Craig Young believes the Cass Review’s findings must be rejected as seriously flawed and a risk to transgender child and adolescent health, wellbeing and safety. 
Although, predictably, the likes of Family First, right-wing UK website Spiked,  and anti-transgender pseudofeminists are crowing about the UK Cass Review on halting puberty blocker treatment to trans children and adolescents, criticism has been building about the report itself.
Under the report guidelines, trans children and adolescents would have to wait until they are aged from seventeen to twenty five to undergo treatment, despite the fact that according to developmental psychology, strategic reasoning skills are usually in place by the time most adolescents are fourteen. This is called “Gillick competence’ and it is the reason that young pregnant people under sixteen can consent to abortions on their own behalf without interference from possibly dysfunctional and abusive parents.

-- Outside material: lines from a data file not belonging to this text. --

===== src/rtl/lc3b_types.sv =====
// Shared types for the lc3b memory path: word type, arbiter states and the
// registered memory request bundle.
package lc3b_types;

  typedef logic [15:0] lc3b_word;

  typedef enum logic [1:0] {IDLE, BUSY_A, BUSY_B} arb_state_t;
  typedef enum logic {PORT_A, PORT_B} arb_port_t;

  typedef struct packed {
    logic       read;
    logic       write;
    logic [1:0] wmask;
    lc3b_word   address;
    lc3b_word   wdata;
  } mem_req_t;

  // read+write together is a write, so the read strobe is suppressed
  function automatic mem_req_t make_req(input logic rd, input logic wr,
                                        input logic [1:0] wm,
                                        input lc3b_word a, input lc3b_word d);
    mem_req_t r;
    r.read    = rd & ~wr;
    r.write   = wr;
    r.wmask   = wm;
    r.address = a;
    r.wdata   = d;
    return r;
  endfunction

endpackage


===== src/rtl/mem_req_latch.sv =====
// Holding register for the granted memory request; drives the mem_* pins.
module mem_req_latch
  import lc3b_types::*;
(
  input  logic     clk,
  input  logic     rst_n,
  input  logic     load,
  input  mem_req_t d,
  output mem_req_t q
);

  always_ff @(posedge clk or negedge rst_n) begin
    if (!rst_n)    q <= '0;
    else if (load) q <= d;
  end

endmodule


===== src/rtl/mem_port_arbiter.sv =====
// Two-port (ifetch / data) to single memory port arbiter, one transaction
// outstanding, round-robin or fixed-priority tie break.
module mem_port_arbiter
  import lc3b_types::*;
#(
  parameter bit ROUND_ROBIN  = 1'b1,
  parameter bit FIXED_WINNER = 1'b1
) (
  input  logic        clk,
  input  logic        rst_n,
  input  logic        read_a,
  input  logic        write_a,
  input  logic [1:0]  wmask_a,
  input  logic [15:0] address_a,
  input  logic [15:0] wdata_a,
  output logic        resp_a,
  output logic [15:0] rdata_a,
  input  logic        read_b,
  input  logic        write_b,
  input  logic [1:0]  wmask_b,
  input  logic [15:0] address_b,
  input  logic [15:0] wdata_b,
  output logic        resp_b,
  output logic [15:0] rdata_b,
  output logic        mem_read,
  output logic        mem_write,
  output logic [1:0]  mem_wmask,
  output logic [15:0] mem_address,
  output logic [15:0] mem_wdata,
  input  logic        mem_resp,
  input  logic [15:0] mem_rdata
);

  arb_state_t state, state_d;
  arb_port_t  last_grant, last_grant_d, win;
  mem_req_t   req_q, req_d;
  logic       req_ld;
  logic       req_a, req_b;

  assign req_a = read_a | write_a;
  assign req_b = read_b | write_b;

  always_ff @(posedge clk or negedge rst_n) begin
    if (!rst_n) begin
      state      <= IDLE;
      last_grant <= PORT_A;
    end else begin
      state      <= state_d;
      last_grant <= last_grant_d;
    end
  end

  always_comb begin
    state_d      = state;
    last_grant_d = last_grant;
    req_ld       = 1'b0;
    req_d        = req_q;
    resp_a       = 1'b0;
    resp_b       = 1'b0;
    win          = PORT_A;
    case (state)
      IDLE: begin
        if (req_a && req_b)
          win = ROUND_ROBIN ? ((last_grant == PORT_A) ? PORT_B : PORT_A)
                            : arb_port_t'(FIXED_WINNER);
        else
          win = req_b ? PORT_B : PORT_A;
        if (req_a || req_b) begin
          req_ld  = 1'b1;
          req_d   = (win == PORT_B)
                    ? make_req(read_b, write_b, wmask_b, address_b, wdata_b)
                    : make_req(read_a, write_a, wmask_a, address_a, wdata_a);
          state_d = (win == PORT_B) ? BUSY_B : BUSY_A;
        end
      end
      BUSY_A, BUSY_B: begin
        // Completion drops the strobes but keeps address/data as last driven
        if (mem_resp) begin
          resp_a       = (state == BUSY_A);
          resp_b       = (state == BUSY_B);
          last_grant_d = (state == BUSY_B) ? PORT_B : PORT_A;
          req_ld       = 1'b1;
          req_d.read   = 1'b0;
          req_d.write  = 1'b0;
          state_d      = IDLE;
        end
      end
      default: state_d = IDLE;
    endcase
  end

  mem_req_latch u_req (
    .clk   (clk),
    .rst_n (rst_n),
    .load  (req_ld),
    .d     (req_d),
    .q     (req_q)
  );

  assign mem_read    = req_q.read;
  assign mem_write   = req_q.write;
  assign mem_wmask   = req_q.wmask;
  assign mem_address = req_q.address;
  assign mem_wdata   = req_q.wdata;

  assign rdata_a = mem_rdata;
  assign rdata_b = mem_rdata;

endmodule

===== config.mk =====
export PLATFORM = sky130hd
export DESIGN_NAME = mem_port_arbiter
export DESIGN_NICKNAME = d
export VERILOG_FILES = /design/src/rtl/lc3b_types.sv /design/src/rtl/mem_req_latch.sv /design/src/rtl/mem_port_arbiter.sv
export SDC_FILE = /design/constraint.sdc
export NUM_CORES = 1
export LEC_CHECK = 0
export ABC_AREA = 1
export CAP_MARGIN = 20
export CORE_UTILIZATION = 32
export DETAILED_ROUTE_END_ITERATION = 10
export GPL_TIMING_DRIVEN = 1
export PLACE_DENSITY = 0.89
export SYNTH_ARGS = -nofsm -noshare
export SYNTH_HDL_FRONTEND = slang
export SYNTH_SLANG_ARGS = --single-unit

===== constraint.sdc =====
create_clock -name clk -period 1.35 [get_ports clk]
set_input_delay 0.405 -clock clk [delete_from_list [all_inputs] [get_ports clk]]
set_output_delay 0.405 -clock clk [all_outputs]
set_load 0.03 [all_outputs]

==> results.md <==
- Outcome: complete, but fails checks
- Violated checks: negative setup slack
- Total GRT Usage: 0.165
- DP Wirelength: 4.65 mm
- Place WS: -0.531 ns
- Global-route wire length before repair: 9.89 mm
- Clock transition at path regs: 0.08 ns
- Mux contribution to synthesized area: 0
- Pwr dens: 2270 mW/mm^2
- Total length of routed wires: 7.04 mm
- Layout cells sized above 1: 0.263
- Via density: 4.30
- Root buf cell: clkbuf_8
- CP startpoint kind: flip-flop
- CP peak stage delay: 0.37 ns
- Crit path required time: 0.95 ns
- Final setup skew: between 0.002 and 0.003 ns
- Worst Path Arrival: roughly 1.3 ns
- Layout area overhead: 63.6%
- Die Y: 87.8 um
- Fin cells: around 540
- Period utilisation layout: 1.24
- Post-Synth XOR/XNOR Area: 0
- Post-Synth Simple-Gate Area: 0.386
- CTS Buffer Depth: 2
- Commonest non-fill, non-tap cell in the layout: nand2_1
- Rows: 30
- Leak: 2.03 nW
- Clk sink count: 39
- Num ports: 161
- Post-synthesis cell area: 0.00235 mm^2
- Largest family of logic cells by synthesized area: simple AND/OR/NAND/NOR gates
- Final nets: 539
- FF-to-FF End: u_req.q[34]
- Final hold violation count: 0
- FF-to-FF path depth: 10
- Clk_lat worst skew: approximately 0.28 ns
- Crit Path Max Fanout: 3
- Unrepaired setup endpoints after global routing: true
- Post-CTS Hold Buffers: 0
- Setup crit end kind: output pin
- Yosys cell types: 17
- Number of synthesized register bits: 39
- CTS tree: built
- DR vias: 2,324
- WL per Instance: 13.0 um
- R2r setup slk: -0.01 ns
- Psw: 4.01 mW
- Largest net degree at the start of global routing: 40
- Slew @ Worst Pin: 0.219 ns
- Net count after synthesis: ~430
- Post-Syn Instances: roughly 340
- Placed cells: slightly above 500
- CP Cell Sequence: inv_2 > ha_4 > nand2_4 > nor2_4 > buf_12
- Sw frac: 0.460
- Area of the core: 0.00694 mm^2
- Worst r2r src: state[0]
- Antenna violations before repair: 0
- Flop pwr share: 0.240
- Max Clk Rate: 0.595 GHz
- Chip Width: 87.8 um
- DRT iter0 DRCs: 79
- Drt first pass iters: 4
- Max Cap Viol: 0
- Clock network fraction of total power: 0.115
- DRC Markers: 0
- Worst path slowest cell: dfrtp_1
- Hold Path Class: input port to asynchronous set/reset pin
- Setup WS post-layout: -0.329 ns
- Tmin final: between 1.5 and 2 ns
- Most frequent cells in the layout: nand2_1, clkdlybuf4s50_1, buf_4
- Final setup vio count: 7
- Avg Inst Size Synth: 6.98 um^2
- Post-synthesis sequential area ratio: 0.415
- Post-route ant nets: 0
- GRT overflow: 0
- Warnings, synthesis: 0
- H-Tree Depth: 2
- Comb pwr share: 0.645
- Post-Synth Adder-Cell Area: 0.0213
- Initial core utilization: 0.339
- Gp weighted congestion: 0.834
- Int Pwr: between 4 and 5 mW
- Slew Limit Fails: 0
- Kind of critical path: flip-flop to output pin
- Slew margin rel.: 0.854
- Tot Pwr: 8.73 mW
- Compound-Gate Fraction of Synth Area: 0.0144
- Total CTS buffers: 5
- Peak VDD IR: 0.00118 V
- Ant. Diodes: 0
- Vias in the first global route: 2,249
- Die area: 0.00770 mm^2
- Number of port buffers: roughly 110
-- power by group through the flow --
stage | Combinational, mW | Sequential (mW) | Clock (mW)
finish | 5.63 | 2.09 | 1.00
global placement | 4.44 | 2.05 | 0
CTS | 4.79 | 2.06 | 1.03
detailed placement | 4.58 | 2.07 | 0
floorplan | 2.02 | 3.05 | 0
global route | 6.10 | 2.16 | 1.09
-- cell usage after synthesis --
cell / number / area, um^2
inv_2: 1 / 3.75
nand2_4: 1 / 11.3
buf_4: 32 / 240
nand2_2: 2 / 12.5
buf_6: 6 / 67.6
ha_1: 4 / 50.1
buf_2: 6 / 30.0
o21ai_0: 5 / 25.0
inv_1: 8 / 30.0
nand3_1: 3 / 15.0
nor2_1: 7 / 26.3
inv_4: 2 / 12.5
nand2_1: 218 / 818
nor2_2: 1 / 6.26
nor2_8: 1 / 20.0
o21ai_2: 1 / 8.76
dfrtp_1: 39 / 976
-- registers in the layout, summed over array words and instances, names as in the netlist --
name	count
state	2
u_req.q	36
last_grant	1
-- metrics by stage --
| step | instance area, um^2 | hold WS, ns | TNS, ns | utilization |
|---|---|---|---|---|
| 4_1_cts | 3560 | 0.0773 | -0.687 | 0.513 |
| 2_1_floorplan | 2380 | 0.109 | -0.00190 | - |
| 5_1_grt | 3850 | 0.0805 | -1.91 | 0.554 |
| 3_5_place_dp | 3380 | 0.391 | -19.61 | 0.487 |
| 3_3_place_gp | 3380 | 0.386 | -16.45 | 0.487 |
| 6_report | 3850 | 0.0734 | -0.662 | 0.554 |
-- repair_timing --
item / CTS / global route
pin swaps: 8 / 9
resized for setup: 22 / 37
gates cloned: 0 / 8
buffers inserted: 2 / 6
endpoints found under the setup margin: 40 / 31
-- routing by layer --
layer | wire length [um] | up-vias | track usage | share of wire
met5 | 0 | - | 0 | 0
met4 | 62 | 0 | 0.0492 | 0.0088
met3 | 348 | 11 | 0.0415 | 0.049
met2 | 3740 | 82 | 0.320 | 0.53
met1 | 2880 | 1033 | 0.174 | 0.41
li1 | - | 1198 | - | -
-- layout make-up --
| class | count | area (um^2) |
|---|---|---|
| Sequential cell | 39 | 976 |
| Clock buffer | 6 | 82.6 |
| Multi-Input combinational cell | 243 | 1140 |
| Fill cell | 635 | 3090 |
| Timing Repair Buffer | 141 | 1400 |
| Tap cell | 96 | 120 |
| Clock inverter | 2 | 35.0 |
| Inverter | 11 | 61.3 |
| Timing Repair inverter | 3 | 36.3 |
-- worst max-delay path by stage --
stage	startpoint	endpoint	slack, ns	depth (start not counted)
2_1_floorplan	state[0]	resp_b	-0.002	4
6_report	state[0]	resp_b	-0.33	5
3_5_place_dp	read_a	u_req.q[9]	-0.53	8
3_3_place_gp	read_a	u_req.q[3]	-0.43	8
4_1_cts	state[0]	resp_b	-0.34	5
5_1_grt	state[1]	resp_b	-0.39	5
-- cells by family (layout without fill, tap and decap cells) --
family | count (synthesis) | in the layout
flops | 39 | 39
compound gates | 6 | 6
simple gates | 233 | 233
fa+ha+maj | 4 | 4
buf+inv | 55 | 163
-- worst max-delay path, delay by kind of cell (launching register included) --
kind / cells / cell delay [ns]
flip-flops: 1 / 0.37
adder cells (fa/ha/maj): 1 / 0.28
buffers and inverters: 2 / 0.19
AND/OR/NAND/NOR: 2 / 0.15
(Power assumes the default switching activity.)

However, there is the question of gender identity clinic provision. After closing the Tavistock Centre, which previously provided such services for trans children and adolescents, there was no replacement service provided.

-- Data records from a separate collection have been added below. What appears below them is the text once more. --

===== config.mk =====
export PLATFORM = sky130hd
export DESIGN_NAME = spi_txn_arbiter_flat
export DESIGN_NICKNAME = d
export VERILOG_FILES = /design/src/rtl/spi_txn_arbiter_if.sv /design/src/rtl/spi_txn_arbiter.sv /design/src/flat_wrapper.sv
export SDC_FILE = /design/constraint.sdc
export NUM_CORES = 1
export LEC_CHECK = 0
export ABC_AREA = 1
export BUFFER_PORTS_ARGS = -buffer_cell sky130_fd_sc_hd__buf_2
export CORE_MARGIN = 1.5
export CORE_UTILIZATION = 50
export CTS_BUF_LIST = sky130_fd_sc_hd__clkbuf_2 sky130_fd_sc_hd__clkbuf_4 sky130_fd_sc_hd__clkbuf_8
export DETAILED_ROUTE_END_ITERATION = 8
export PLACE_DENSITY = 0.81
export SYNTH_ARGS = -nofsm -noshare
export SYNTH_HDL_FRONTEND = slang
export SYNTH_SLANG_ARGS = --single-unit

===== constraint.sdc =====
create_clock -name clk -period 2.25 [get_ports clk]
set_clock_uncertainty 0.2 [all_clocks]
set_input_delay 0.45 -clock clk [delete_from_list [all_inputs] [get_ports clk]]
set_output_delay 0.45 -clock clk [all_outputs]
set_load 0.02 [all_outputs]

===== src/rtl/spi_txn_arbiter_if.sv =====
// ============================================================================
// Module      : spi_txn_arbiter_if
// Description : Requester-side handshake and SPI_Protocol-side strobes that
//               connect to spi_txn_arbiter. The slave modport is the arbiter;
//               the master modport is the requesters plus the SPI master.
// Revision    : 1.0 - initial release
// ============================================================================
`default_nettype none

interface spi_txn_arbiter_if #(
  parameter int NUM_REQ = 3
);
  // Requester side
  logic [NUM_REQ-1:0]   req;
  logic [2*NUM_REQ-1:0] req_addr;
  logic [2*NUM_REQ-1:0] req_mode;
  logic [8*NUM_REQ-1:0] req_data;
  logic [NUM_REQ-1:0]   gnt;
  logic [NUM_REQ-1:0]   done;
  logic [7:0]           rsp_data;
  logic                 rsp_err;

  // SPI_Protocol side
  logic                 spi_start;
  logic                 spi_load;
  logic [2:0]           spi_slave_load;
  logic [1:0]           spi_address;
  logic                 spi_cpol;
  logic                 spi_cpha;
  logic [7:0]           spi_data_in_master;
  logic [7:0]           spi_data_out_master;

  modport slave (
    input  req, req_addr, req_mode, req_data, spi_data_out_master,
    output gnt, done, rsp_data, rsp_err,
           spi_start, spi_load, spi_slave_load, spi_address,
           spi_cpol, spi_cpha, spi_data_in_master
  );

  modport master (
    output req, req_addr, req_mode, req_data, spi_data_out_master,
    input  gnt, done, rsp_data, rsp_err,
           spi_start, spi_load, spi_slave_load, spi_address,
           spi_cpol, spi_cpha, spi_data_in_master
  );
endinterface

`default_nettype wire


===== src/rtl/spi_txn_arbiter.sv =====
// ============================================================================
// Module      : spi_txn_arbiter
// Description : Shares one SPI_Protocol master among NUM_REQ requesters.
//               Arbitrates in IDLE, latches the winner's address/mode/byte,
//               strobes start/load, counts the SCLK bit cycles (plus one
//               skipped edge for CPOL=1), then returns data_out_master.
//               Optional macro SPI_ARB_PRIORITY_EN selects fixed priority
//               (lowest index wins) instead of round-robin.
// Revision    : 1.0 - initial release
// ============================================================================
`default_nettype none

module spi_txn_arbiter #(
  parameter int NUM_REQ    = 3,
  parameter int BIT_CYCLES = 2,
  parameter int IDLE_GAP   = 2
) (
  input  wire logic        clk,
  input  wire logic        reset,
  spi_txn_arbiter_if.slave bus
);

  localparam int IDX_W     = (NUM_REQ > 1) ? $clog2(NUM_REQ) : 1;
  localparam int SHIFT_LEN = 8 * BIT_CYCLES;
  localparam int CNT_W     = $clog2(SHIFT_LEN);
  localparam int GAP_W     = (IDLE_GAP > 1) ? $clog2(IDLE_GAP) : 1;

  typedef enum logic [2:0] {
    S_IDLE    = 3'd0,
    S_START   = 3'd1,
    S_SKIP    = 3'd2,
    S_SHIFT   = 3'd3,
    S_CAPTURE = 3'd4,
    S_GAP     = 3'd5
  } state_t;

  state_t               r_state;
  logic [IDX_W-1:0]     r_ptr;
  logic [NUM_REQ-1:0]   r_win_oh;
  logic [CNT_W-1:0]     r_cnt;
  logic [GAP_W-1:0]     r_gap_cnt;

  logic [NUM_REQ-1:0]   r_gnt;
  logic [NUM_REQ-1:0]   r_done;
  logic [7:0]           r_rsp_data;
  logic                 r_rsp_err;
  logic                 r_spi_start;
  logic                 r_spi_load;
  logic [2:0]           r_spi_slave_load;
  logic [1:0]           r_spi_address;
  logic                 r_spi_cpol;
  logic                 r_spi_cpha;
  logic [7:0]           r_spi_data_in;

  logic                 w_any;
  int                   w_sum;
  logic [IDX_W-1:0]     w_idx;
  logic [IDX_W-1:0]     w_win;
  logic [IDX_W-1:0]     w_next_ptr;
  logic [NUM_REQ-1:0]   w_win_oh;
  logic [1:0]           w_addr;
  logic [1:0]           w_mode;
  logic [7:0]           w_data;

  // Winner selection; scanning from the far end down lets the nearest
  // requesting index (from the pointer, or from 0) overwrite the others.
  always_comb begin
    w_any = |bus.req;
    w_sum = 0;
    w_idx = '0;
    w_win = '0;
`ifdef SPI_ARB_PRIORITY_EN
    for (int i = NUM_REQ - 1; i >= 0; i--) begin
      w_idx = IDX_W'(i);
      if (bus.req[w_idx]) w_win = w_idx;
    end
`else
    for (int i = NUM_REQ - 1; i >= 0; i--) begin
      w_sum = int'(r_ptr) + i;
      if (w_sum >= NUM_REQ) w_sum = w_sum - NUM_REQ;
      w_idx = IDX_W'(w_sum);
      if (bus.req[w_idx]) w_win = w_idx;
    end
`endif
    w_next_ptr = (w_win == IDX_W'(NUM_REQ - 1)) ? '0 : w_win + 1'b1;
    w_win_oh = '0;
    w_win_oh[w_win] = 1'b1;
    w_addr = bus.req_addr[2*w_win +: 2];
    w_mode = bus.req_mode[2*w_win +: 2];
    w_data = bus.req_data[8*w_win +: 8];
  end

  // Transfer sequencer with registered outputs; strobes default low each cycle.
  always_ff @(posedge clk) begin
    if (reset) begin
      r_state          <= S_IDLE;
      r_ptr            <= '0;
      r_win_oh         <= '0;
      r_cnt            <= '0;
      r_gap_cnt        <= '0;
      r_gnt            <= '0;
      r_done           <= '0;
      r_rsp_data       <= '0;
      r_rsp_err        <= 1'b0;
      r_spi_start      <= 1'b0;
      r_spi_load       <= 1'b0;
      r_spi_slave_load <= '0;
      r_spi_address    <= '0;
      r_spi_cpol       <= 1'b0;
      r_spi_cpha       <= 1'b0;
      r_spi_data_in    <= '0;
    end else begin
      r_gnt            <= '0;
      r_done           <= '0;
      r_rsp_err        <= 1'b0;
      r_spi_start      <= 1'b0;
      r_spi_load       <= 1'b0;
      r_spi_slave_load <= '0;

      case (r_state)
        S_IDLE: begin
          if (w_any) begin
            r_gnt         <= w_win_oh;
            r_win_oh      <= w_win_oh;
            r_spi_address <= w_addr;
            r_spi_cpol    <= w_mode[1];
            r_spi_cpha    <= w_mode[0];
            r_spi_data_in <= w_data;
`ifdef SPI_ARB_PRIORITY_EN
            r_ptr         <= '0;
`else
            r_ptr         <= w_next_ptr;
`endif
            // Slave 3 does not exist: the transfer is granted but never
            // reaches the SPI master.
            if (w_addr != 2'd3) begin
              r_spi_start      <= 1'b1;
              r_spi_load       <= 1'b1;
              r_spi_slave_load <= 3'b001 << w_addr;
            end
            r_state <= S_START;
          end
        end

        S_START: begin
          r_cnt <= '0;
          if (r_spi_address == 2'd3) begin
            r_done     <= r_win_oh;
            r_rsp_data <= '0;
            r_rsp_err  <= 1'b1;
            r_state    <= S_CAPTURE;
          end else if (r_spi_cpol) begin
            r_state <= S_SKIP;
          end else begin
            r_state <= S_SHIFT;
          end
        end

        // Absorbs the idle-high SCLK edge that CPOL=1 produces first.
        S_SKIP: r_state <= S_SHIFT;

        S_SHIFT: begin
          if (r_cnt == CNT_W'(SHIFT_LEN - 1)) begin
            r_done     <= r_win_oh;
            r_rsp_data <= bus.spi_data_out_master;
            r_state    <= S_CAPTURE;
          end else begin
            r_cnt <= r_cnt + 1'b1;
          end
        end

        S_CAPTURE: begin
          r_gap_cnt <= '0;
          r_state   <= (IDLE_GAP == 0) ? S_IDLE : S_GAP;
        end

        S_GAP: begin
          if (r_gap_cnt == GAP_W'(IDLE_GAP - 1)) begin
            r_state <= S_IDLE;
          end else begin
            r_gap_cnt <= r_gap_cnt + 1'b1;
          end
        end

        default: r_state <= S_IDLE;
      endcase
    end
  end

  assign bus.gnt                = r_gnt;
  assign bus.done               = r_done;
  assign bus.rsp_data           = r_rsp_data;
  assign bus.rsp_err            = r_rsp_err;
  assign bus.spi_start          = r_spi_start;
  assign bus.spi_load           = r_spi_load;
  assign bus.spi_slave_load     = r_spi_slave_load;
  assign bus.spi_address        = r_spi_address;
  assign bus.spi_cpol           = r_spi_cpol;
  assign bus.spi_cpha           = r_spi_cpha;
  assign bus.spi_data_in_master = r_spi_data_in;

endmodule

`default_nettype wire


===== src/flat_wrapper.sv =====
// flat-port wrapper written by rule: the top's interface ports become plain ports
module spi_txn_arbiter_flat 
#(
  parameter int NUM_REQ    = 3,
  parameter int BIT_CYCLES = 2,
  parameter int IDLE_GAP   = 2
)
  (clk, reset, bus_req, bus_req_addr, bus_req_mode, bus_req_data, bus_spi_data_out_master, bus_gnt, bus_done, bus_rsp_data, bus_rsp_err, bus_spi_start, bus_spi_load, bus_spi_slave_load, bus_spi_address, bus_spi_cpol, bus_spi_cpha, bus_spi_data_in_master);
  spi_txn_arbiter_if #(.NUM_REQ(NUM_REQ)) bus_i ();
  input  wire logic clk;
  input  wire logic reset;
  input wire logic [$bits(bus_i.req)-1:0] bus_req;
  input wire logic [$bits(bus_i.req_addr)-1:0] bus_req_addr;
  input wire logic [$bits(bus_i.req_mode)-1:0] bus_req_mode;
  input wire logic [$bits(bus_i.req_data)-1:0] bus_req_data;
  input wire logic [$bits(bus_i.spi_data_out_master)-1:0] bus_spi_data_out_master;
  output wire logic [$bits(bus_i.gnt)-1:0] bus_gnt;
  output wire logic [$bits(bus_i.done)-1:0] bus_done;
  output wire logic [$bits(bus_i.rsp_data)-1:0] bus_rsp_data;
  output wire logic [$bits(bus_i.rsp_err)-1:0] bus_rsp_err;
  output wire logic [$bits(bus_i.spi_start)-1:0] bus_spi_start;
  output wire logic [$bits(bus_i.spi_load)-1:0] bus_spi_load;
  output wire logic [$bits(bus_i.spi_slave_load)-1:0] bus_spi_slave_load;
  output wire logic [$bits(bus_i.spi_address)-1:0] bus_spi_address;
  output wire logic [$bits(bus_i.spi_cpol)-1:0] bus_spi_cpol;
  output wire logic [$bits(bus_i.spi_cpha)-1:0] bus_spi_cpha;
  output wire logic [$bits(bus_i.spi_data_in_master)-1:0] bus_spi_data_in_master;
  assign bus_i.req = bus_req;
  assign bus_i.req_addr = bus_req_addr;
  assign bus_i.req_mode = bus_req_mode;
  assign bus_i.req_data = bus_req_data;
  assign bus_i.spi_data_out_master = bus_spi_data_out_master;
  assign bus_gnt = bus_i.gnt;
  assign bus_done = bus_i.done;
  assign bus_rsp_data = bus_i.rsp_data;
  assign bus_rsp_err = bus_i.rsp_err;
  assign bus_spi_start = bus_i.spi_start;
  assign bus_spi_load = bus_i.spi_load;
  assign bus_spi_slave_load = bus_i.spi_slave_load;
  assign bus_spi_address = bus_i.spi_address;
  assign bus_spi_cpol = bus_i.spi_cpol;
  assign bus_spi_cpha = bus_i.spi_cpha;
  assign bus_spi_data_in_master = bus_i.spi_data_in_master;
  spi_txn_arbiter #(.NUM_REQ(NUM_REQ), .BIT_CYCLES(BIT_CYCLES), .IDLE_GAP(IDLE_GAP)) u_core (.clk(clk), .reset(reset), .bus(bus_i));
endmodule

Trans health providers and advocates have strongly criticised several British media outlets for the absence of  critical scrutiny from those with relevant professional expertise within the fields of pediatrics, developmental psychology or endocrinology. The culprits include the Times, BBC, the Independent,  the I Paper and Murdoch tabloids.  Doctors Aidan Kelly and Natacha Kennedy have strongly criticised the inadequacy of the Cass Review’s literature review and its obliviousness to the problems raised by randomised control trials in medical research.
For those unfamiliar with medical research protocols, a randomised control trial would deny some trans adolescents access to medical treatment, meaning that their dysphoric experience of inappropriately gendered puberty would start, which would potentially cause considerable psychological harm among those affected.  Anti-transgender pseudofeminists appear to care nothing for the mental health needs of trans children and adolescents and that is reprehensible.
So, by imposing the inapplicable protocol of randomised clinical trials as a gold standard, the Cass Review has illegitimately ignored a sizeable body of amenable medical research that upholds the propriety of puberty blocker access for trans children and adolescents. It is worth noting that in advocating delayed transitioning for vulnerable trans children and adolescents, the Cass Review does not provide any evidence to affirm its anti-transgender findings.
The Cass Review pathologises trans lives. Amnesty International UK and the UK civil liberties organisation Liberty recognise this.  Unfortunately, the New Zealand media seem to be following the lead of their British counterparts and are failing to consult duly qualified medical practitioners with appropriate expertise in this context.  We have heard quite enough from unqualified populists with no such professional background, the fundamentalist fringe and pseudofeminists in this context.
 It is time that our own mainstream media followed professional expertise and evidence-based research in this context. For that reason, the Cass Review’s findings must be rejected as seriously flawed and a risk to transgender child and adolescent health, wellbeing and safety.